> **TASK TO CARRY OUT**
Every line of the data below must be given again exactly.
=== Begin Enclosure ===
module hex_7seg_decoder
   #( parameter COMMON_ANODE_CATHODE = 0)  
   (
    input  [3:0]in,
    output o_a,
	output o_b,
    output o_c,
    output o_d,
    output o_e,
    output o_f,
    output o_g
    );
	reg a,b,c,d,e,f,g;
	always @(*) begin
		case (in)
		4'd0 : {a,b,c,d,e,f,g} = 7'b1111110;  
		4'd1 : {a,b,c,d,e,f,g} = 7'b0110000;
		4'd2 : {a,b,c,d,e,f,g} = 7'b1101101; 
		4'd3 : {a,b,c,d,e,f,g} = 7'b1111001;
		4'd4 : {a,b,c,d,e,f,g} = 7'b0110011;
		4'd5 : {a,b,c,d,e,f,g} = 7'b1011011;  
		4'd6 : {a,b,c,d,e,f,g} = 7'b1011111;
		4'd7 : {a,b,c,d,e,f,g} = 7'b1110000;
		4'd8 : {a,b,c,d,e,f,g} = 7'b1111111;
		4'd9 : {a,b,c,d,e,f,g} = 7'b1111011;
		4'd10: {a,b,c,d,e,f,g} = 7'b1110111; 
		4'd11: {a,b,c,d,e,f,g} = 7'b0011111;
		4'd12: {a,b,c,d,e,f,g} = 7'b1001110;
		4'd13: {a,b,c,d,e,f,g} = 7'b0111101;
		4'd14: {a,b,c,d,e,f,g} = 7'b1001111;
		4'd15: {a,b,c,d,e,f,g} = 7'b1000111;
	    default : {a,b,c,d,e,f,g} = 7'b1111110;  
	    endcase
    end
	assign {o_a, o_b, o_c, o_d, o_e, o_f, o_g} = COMMON_ANODE_CATHODE ? {a,b,c,d,e,f,g} : ~{a,b,c,d,e,f,g};
endmodule
module timer
#(
    parameter CLOCK_FREQ = 32'd50_000_000   
)
(
    input        clk,
    input        rst_n,
    output [5:0] o_seconds,   
    output [5:0] o_minutes,   
    output [6:0] o_hours      
);
  localparam ONE_SECOND = CLOCK_FREQ - 1;   
  reg [ 5:0] seconds_cnt;   
  reg [ 5:0] minutes_cnt;   
  reg [ 6:0] hours_cnt;   
  reg [31:0] counter_1sec;   
  always @(posedge clk or negedge rst_n) begin
    if (!rst_n) begin
      counter_1sec <= 0;
      seconds_cnt  <= 0;
      minutes_cnt  <= 0;
      hours_cnt    <= 0;
    end else begin
      if (counter_1sec == ONE_SECOND) begin
        counter_1sec <= 0;
        if (seconds_cnt == 6'd59) begin   
          seconds_cnt <= 0;
          if (minutes_cnt == 6'd59) begin   
            minutes_cnt <= 0;
            if (hours_cnt == 7'd99) begin     
              hours_cnt <= 0;
            end else begin
              hours_cnt <= hours_cnt + 1'b1;
            end
          end else begin
            minutes_cnt <= minutes_cnt + 1'b1;
          end
        end else begin
          seconds_cnt <= seconds_cnt + 1'b1;
        end
      end else begin
        counter_1sec <= counter_1sec + 1'b1;
      end
    end
  end
  assign o_seconds = seconds_cnt;
  assign o_minutes = minutes_cnt;
  assign o_hours   = hours_cnt;
endmodule
module timer_top
    #( parameter CLOCK_FREQ = 32'd50_000_000  
    ) 
    (input clk,
    input rst_n,
	output [6:0] o_HEX0,   
    output [6:0] o_HEX1,	
	output [6:0] o_HEX2,   
    output [6:0] o_HEX3,
	output [6:0] o_HEX4,   
    output [6:0] o_HEX5
	);
	wire [5:0] o_seconds;       
	wire [5:0] o_minutes;       
	wire [6:0] o_hours;         
	wire [11:0] seconds_bcd;    
	wire [11:0] minutes_bcd;    
    wire [11:0] hours_bcd;      
	timer #(.CLOCK_FREQ(CLOCK_FREQ)) 
		TMR0
    (  .clk      (clk),
       .rst_n    (rst_n),
	   .o_seconds(o_seconds),
	   .o_minutes(o_minutes),
	   .o_hours  (o_hours)  
	);
	bin2bcd
		B2D_SEC
    ( .clk(clk),
	  .rst_n(rst_n),
	  .i_bin({2'b0, o_seconds}),   
      .o_bcd(seconds_bcd)	         
	);  
	bin2bcd
		B2D_MIN
    ( .clk(clk),
	  .rst_n(rst_n),
	  .i_bin({2'b0, o_minutes}),  
      .o_bcd(minutes_bcd)	  
	);  
	bin2bcd
		B2D_HOUR
    ( .clk(clk),
	  .rst_n(rst_n),
	  .i_bin({1'b0, o_hours}),  
      .o_bcd(hours_bcd)	           
	);
	hex_7seg_decoder
    #(.COMMON_ANODE_CATHODE(0))  
		SEC0
    (
    .in (seconds_bcd[3:0]),
    .o_a(o_HEX0[0]),
	.o_b(o_HEX0[1]),
    .o_c(o_HEX0[2]),
    .o_d(o_HEX0[3]),
    .o_e(o_HEX0[4]),
    .o_f(o_HEX0[5]),
    .o_g(o_HEX0[6])
    );
	hex_7seg_decoder
    #(.COMMON_ANODE_CATHODE(0))  
		SEC1
    (
    .in (seconds_bcd[7:4]),
    .o_a(o_HEX1[0]),
	.o_b(o_HEX1[1]),
    .o_c(o_HEX1[2]),
    .o_d(o_HEX1[3]),
    .o_e(o_HEX1[4]),
    .o_f(o_HEX1[5]),
    .o_g(o_HEX1[6])
    );
	hex_7seg_decoder
    #(.COMMON_ANODE_CATHODE(0))  
		MIN0
    (
    .in (minutes_bcd[3:0]),
    .o_a(o_HEX2[0]),
	.o_b(o_HEX2[1]),
    .o_c(o_HEX2[2]),
    .o_d(o_HEX2[3]),
    .o_e(o_HEX2[4]),
    .o_f(o_HEX2[5]),
    .o_g(o_HEX2[6])
    );
	hex_7seg_decoder
    #(.COMMON_ANODE_CATHODE(0))  
		MIN1
    (
    .in (minutes_bcd[7:4]),
    .o_a(o_HEX3[0]),
	.o_b(o_HEX3[1]),
    .o_c(o_HEX3[2]),
    .o_d(o_HEX3[3]),
    .o_e(o_HEX3[4]),
    .o_f(o_HEX3[5]),
    .o_g(o_HEX3[6])
    );
	hex_7seg_decoder
    #(.COMMON_ANODE_CATHODE(0))  
		HOUR0
    (
    .in (hours_bcd[3:0]),
    .o_a(o_HEX4[0]),
	.o_b(o_HEX4[1]),
    .o_c(o_HEX4[2]),
    .o_d(o_HEX4[3]),
    .o_e(o_HEX4[4]),
    .o_f(o_HEX4[5]),
    .o_g(o_HEX4[6])
    );
	hex_7seg_decoder
    #(.COMMON_ANODE_CATHODE(0))  
		HOUR1
    (
    .in (hours_bcd[7:4]),
    .o_a(o_HEX5[0]),
	.o_b(o_HEX5[1]),
    .o_c(o_HEX5[2]),
    .o_d(o_HEX5[3]),
    .o_e(o_HEX5[4]),
    .o_f(o_HEX5[5]),
    .o_g(o_HEX5[6])
    );
endmodule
=== End Enclosure ===
> **TASK ANSWER**
module hex_7seg_decoder
   #( parameter COMMON_ANODE_CATHODE = 0)  
   (
    input  [3:0]in,
    output o_a,
	output o_b,
    output o_c,
    output o_d,
    output o_e,
    output o_f,
    output o_g
    );
	reg a,b,c,d,e,f,g;
	always @(*) begin
		case (in)
		4'd0 : {a,b,c,d,e,f,g} = 7'b1111110;  
		4'd1 : {a,b,c,d,e,f,g} = 7'b0110000;
		4'd2 : {a,b,c,d,e,f,g} = 7'b1101101; 
		4'd3 : {a,b,c,d,e,f,g} = 7'b1111001;
		4'd4 : {a,b,c,d,e,f,g} = 7'b0110011;
		4'd5 : {a,b,c,d,e,f,g} = 7'b1011011;  
		4'd6 : {a,b,c,d,e,f,g} = 7'b1011111;
		4'd7 : {a,b,c,d,e,f,g} = 7'b1110000;
		4'd8 : {a,b,c,d,e,f,g} = 7'b1111111;
		4'd9 : {a,b,c,d,e,f,g} = 7'b1111011;
		4'd10: {a,b,c,d,e,f,g} = 7'b1110111; 
		4'd11: {a,b,c,d,e,f,g} = 7'b0011111;
		4'd12: {a,b,c,d,e,f,g} = 7'b1001110;
		4'd13: {a,b,c,d,e,f,g} = 7'b0111101;
		4'd14: {a,b,c,d,e,f,g} = 7'b1001111;
		4'd15: {a,b,c,d,e,f,g} = 7'b1000111;
	    default : {a,b,c,d,e,f,g} = 7'b1111110;  
	    endcase
    end
	assign {o_a, o_b, o_c, o_d, o_e, o_f, o_g} = COMMON_ANODE_CATHODE ? {a,b,c,d,e,f,g} : ~{a,b,c,d,e,f,g};
endmodule
module timer
#(
    parameter CLOCK_FREQ = 32'd50_000_000   
)
(
    input        clk,
    input        rst_n,
    output [5:0] o_seconds,   
    output [5:0] o_minutes,   
    output [6:0] o_hours      
);
  localparam ONE_SECOND = CLOCK_FREQ - 1;   
  reg [ 5:0] seconds_cnt;   
  reg [ 5:0] minutes_cnt;   
  reg [ 6:0] hours_cnt;   
  reg [31:0] counter_1sec;   
  always @(posedge clk or negedge rst_n) begin
    if (!rst_n) begin
      counter_1sec <= 0;
      seconds_cnt  <= 0;
      minutes_cnt  <= 0;
      hours_cnt    <= 0;
    end else begin
      if (counter_1sec == ONE_SECOND) begin
        counter_1sec <= 0;
        if (seconds_cnt == 6'd59) begin   
          seconds_cnt <= 0;
          if (minutes_cnt == 6'd59) begin   
            minutes_cnt <= 0;
            if (hours_cnt == 7'd99) begin     
              hours_cnt <= 0;
            end else begin
              hours_cnt <= hours_cnt + 1'b1;
            end
          end else begin
            minutes_cnt <= minutes_cnt + 1'b1;
          end
        end else begin
          seconds_cnt <= seconds_cnt + 1'b1;
        end
      end else begin
        counter_1sec <= counter_1sec + 1'b1;
      end
    end
  end
  assign o_seconds = seconds_cnt;
  assign o_minutes = minutes_cnt;
  assign o_hours   = hours_cnt;
endmodule
module timer_top
    #( parameter CLOCK_FREQ = 32'd50_000_000  
    ) 
    (input clk,
    input rst_n,
	output [6:0] o_HEX0,   
    output [6:0] o_HEX1,	
	output [6:0] o_HEX2,   
    output [6:0] o_HEX3,
	output [6:0] o_HEX4,   
    output [6:0] o_HEX5
	);
	wire [5:0] o_seconds;       
	wire [5:0] o_minutes;       
	wire [6:0] o_hours;         
	wire [11:0] seconds_bcd;    
	wire [11:0] minutes_bcd;    
    wire [11:0] hours_bcd;      
	timer #(.CLOCK_FREQ(CLOCK_FREQ)) 
		TMR0
    (  .clk      (clk),
       .rst_n    (rst_n),
	   .o_seconds(o_seconds),
	   .o_minutes(o_minutes),
	   .o_hours  (o_hours)  
	);
	bin2bcd
		B2D_SEC
    ( .clk(clk),
	  .rst_n(rst_n),
	  .i_bin({2'b0, o_seconds}),   
      .o_bcd(seconds_bcd)	         
	);  
	bin2bcd
		B2D_MIN
    ( .clk(clk),
	  .rst_n(rst_n),
	  .i_bin({2'b0, o_minutes}),  
      .o_bcd(minutes_bcd)	  
	);  
	bin2bcd
		B2D_HOUR
    ( .clk(clk),
	  .rst_n(rst_n),
	  .i_bin({1'b0, o_hours}),  
      .o_bcd(hours_bcd)	           
	);
	hex_7seg_decoder
    #(.COMMON_ANODE_CATHODE(0))  
		SEC0
    (
    .in (seconds_bcd[3:0]),
    .o_a(o_HEX0[0]),
	.o_b(o_HEX0[1]),
    .o_c(o_HEX0[2]),
    .o_d(o_HEX0[3]),
    .o_e(o_HEX0[4]),
    .o_f(o_HEX0[5]),
    .o_g(o_HEX0[6])
    );
	hex_7seg_decoder
    #(.COMMON_ANODE_CATHODE(0))  
		SEC1
    (
    .in (seconds_bcd[7:4]),
    .o_a(o_HEX1[0]),
	.o_b(o_HEX1[1]),
    .o_c(o_HEX1[2]),
    .o_d(o_HEX1[3]),
    .o_e(o_HEX1[4]),
    .o_f(o_HEX1[5]),
    .o_g(o_HEX1[6])
    );
	hex_7seg_decoder
    #(.COMMON_ANODE_CATHODE(0))  
		MIN0
    (
    .in (minutes_bcd[3:0]),
    .o_a(o_HEX2[0]),
	.o_b(o_HEX2[1]),
    .o_c(o_HEX2[2]),
    .o_d(o_HEX2[3]),
    .o_e(o_HEX2[4]),
    .o_f(o_HEX2[5]),
    .o_g(o_HEX2[6])
    );
	hex_7seg_decoder
    #(.COMMON_ANODE_CATHODE(0))  
		MIN1
    (
    .in (minutes_bcd[7:4]),
    .o_a(o_HEX3[0]),
	.o_b(o_HEX3[1]),
    .o_c(o_HEX3[2]),
    .o_d(o_HEX3[3]),
    .o_e(o_HEX3[4]),
    .o_f(o_HEX3[5]),
    .o_g(o_HEX3[6])
    );
	hex_7seg_decoder
    #(.COMMON_ANODE_CATHODE(0))  
		HOUR0
    (
    .in (hours_bcd[3:0]),
    .o_a(o_HEX4[0]),
	.o_b(o_HEX4[1]),
    .o_c(o_HEX4[2]),
    .o_d(o_HEX4[3]),
    .o_e(o_HEX4[4]),
    .o_f(o_HEX4[5]),
    .o_g(o_HEX4[6])
    );
	hex_7seg_decoder
    #(.COMMON_ANODE_CATHODE(0))  
		HOUR1
    (
    .in (hours_bcd[7:4]),
    .o_a(o_HEX5[0]),
	.o_b(o_HEX5[1]),
    .o_c(o_HEX5[2]),
    .o_d(o_HEX5[3]),
    .o_e(o_HEX5[4]),
    .o_f(o_HEX5[5]),
    .o_g(o_HEX5[6])
    );
endmodule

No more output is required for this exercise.